You hear, in people's testimonies, about when they were saved. This, too, is a black and white issue. Salvation is something you have at once, when you accept Christ as your Lord and Savior. However, a subconscious misconception I had was that my life would immediately, completely, and permanently reflect that in every way. It's now finally beginning to sink in for me that that's really not how it works. Salvation is a gift you only need to accept in order to have it, but that change in lifestyle is definitely a long-term, even lifelong process. It's not instantaneous, it's not easy, and it's not painless.

I envision God and myself having a conversation. I receive Him and agree to live my life to His glory. Well, then it gets complicated. He says something like, "Okay. I can change your heart, but I'm gonna have to remove some things. It's gonna take time, and it's gonna hurt a lot. Are you ready? Here we go." The painful process of life-renovation begins then.
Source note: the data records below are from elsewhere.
### src/rtl/crit_prio_top.sv
module crit_prio_top
  import crit_prio_pkg::*;
#(
  parameter int unsigned N_SRC = NUM_SRC,
  parameter int unsigned P_W   = PRIO_W,
  parameter int unsigned M_W   = MASK_W,
  localparam int unsigned IDX_W = $clog2(N_SRC)
) (
  input  logic             clk_i,
  input  logic             rst_ni,
  input  logic             reg_we_i,
  input  logic [1:0]       reg_addr_i,
  input  logic [REG_W-1:0] reg_wdata_i,
  output logic [REG_W-1:0] reg_rdata_o,
  input  logic [N_SRC-1:0] src_req_i,
  output logic [IDX_W-1:0] win_idx_o,
  output logic             crit_irq_o,
  output logic             norm_irq_o
);
  logic [N_SRC*P_W-1:0] prio;
  logic [N_SRC-1:0]     elig;
  logic                 redir, arb_vld;
  logic [IDX_W-1:0]     arb_idx;

  crit_prio_regs #(.N_SRC(N_SRC), .P_W(P_W), .M_W(M_W)) u_regs (
    .clk_i   (clk_i),
    .rst_ni  (rst_ni),
    .we_i    (reg_we_i),
    .addr_i  (reg_addr_i),
    .wdata_i (reg_wdata_i),
    .rdata_o (reg_rdata_o),
    .req_i   (src_req_i),
    .prio_o  (prio),
    .elig_o  (elig),
    .redir_o (redir)
  );

  crit_prio_arb #(.N_SRC(N_SRC), .P_W(P_W)) u_arb (
    .elig_i (elig),
    .prio_i (prio),
    .vld_o  (arb_vld),
    .idx_o  (arb_idx)
  );

  crit_prio_out #(.N_SRC(N_SRC)) u_out (
    .clk_i   (clk_i),
    .rst_ni  (rst_ni),
    .vld_i   (arb_vld),
    .idx_i   (arb_idx),
    .redir_i (redir),
    .elig_i  (elig),
    .idx_o   (win_idx_o),
    .crit_o  (crit_irq_o),
    .norm_o  (norm_irq_o)
  );
endmodule
<file path="config.mk">
export PLATFORM = sky130hd
export DESIGN_NAME = perf_ctr_top
export DESIGN_NICKNAME = d
export VERILOG_FILES = /design/src/rtl/perf_ctr_pkg.sv /design/src/rtl/perf_ctr_decode.sv /design/src/rtl/perf_ctr_split.sv /design/src/rtl/perf_ctr_top.sv
export SDC_FILE = /design/constraint.sdc
export NUM_CORES = 1
export LEC_CHECK = 0
export BUFFER_PORTS_ARGS = -buffer_cell sky130_fd_sc_hd__buf_2
export CAP_MARGIN = 20
export CORE_ASPECT_RATIO = 0.5
export CORE_MARGIN = 4
export CORE_UTILIZATION = 37
export CTS_CLUSTER_DIAMETER = 80
export DETAILED_ROUTE_END_ITERATION = 16
export PLACE_DENSITY = 0.68
export SLEW_MARGIN = 5
export SYNTH_ARGS = -nofsm -noshare
export SYNTH_HDL_FRONTEND = slang
export SYNTH_SLANG_ARGS = --single-unit
</file>
<file path="constraint.sdc">
create_clock -name clk_i -period 3.3 [get_ports clk_i]
set_input_delay 0.33 -clock clk_i [delete_from_list [all_inputs] [get_ports clk_i]]
set_output_delay 0.33 -clock clk_i [all_outputs]
set_load 0.03 [all_outputs]
</file>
This is the process I've been wrestling with, especially over the past year. Amid trying to allow God to make changes, which are painful but necessary, our enemy also notices a genuine will to change. Afraid of what we are capable of, he seeks to thwart us in every possible way. We are bound to face a bombardment of trials, which are allowed to act as a sort of crucible for our soul. I speak mostly for myself here, but I think we are bound to fail repeatedly before we experience victory in this endeavor.

The hardest thing for me has been accepting that it is what it is: a process of stumbling and falling before I can truly learn to use God as the firm ground on which to stand. My pride has very often stood directly in my way of progressing, in that it blinds me to the humbling truth: that I need patience and grace, even and especially from myself.

Friday, October 3, 2014

These Frail Hands

There have been a lot of questions in my mind lately, regarding the misfortunes of recent months. Questions that have answers that make sense from a Biblical standpoint, but to my tiny human mind, and with emotions getting in the way, they seem to make no sense at all.

I have endured heartbreak and hopelessness. I have scraped by on what is now looking to reach bare minimum. I have gazed into my future and seen only desolation, only to turn back to my present life and watch, helpless, as it crumbled. Yet through all this, I still draw breath. And I am compelled to acknowledge that even this would have been impossible, had God not allowed it to be so.

I can't lie. My trust in Him has wavered. My faith hangs by a thread. And yet, what a strong thread. I know that, although I'm beyond frustrated with my situation and nothing seems to make any sense, I've experienced too much truth to simply turn away from it. I despair now, but I know, down to the core of me, God will see me through this dark season, and He will use me in ways I can't even fathom.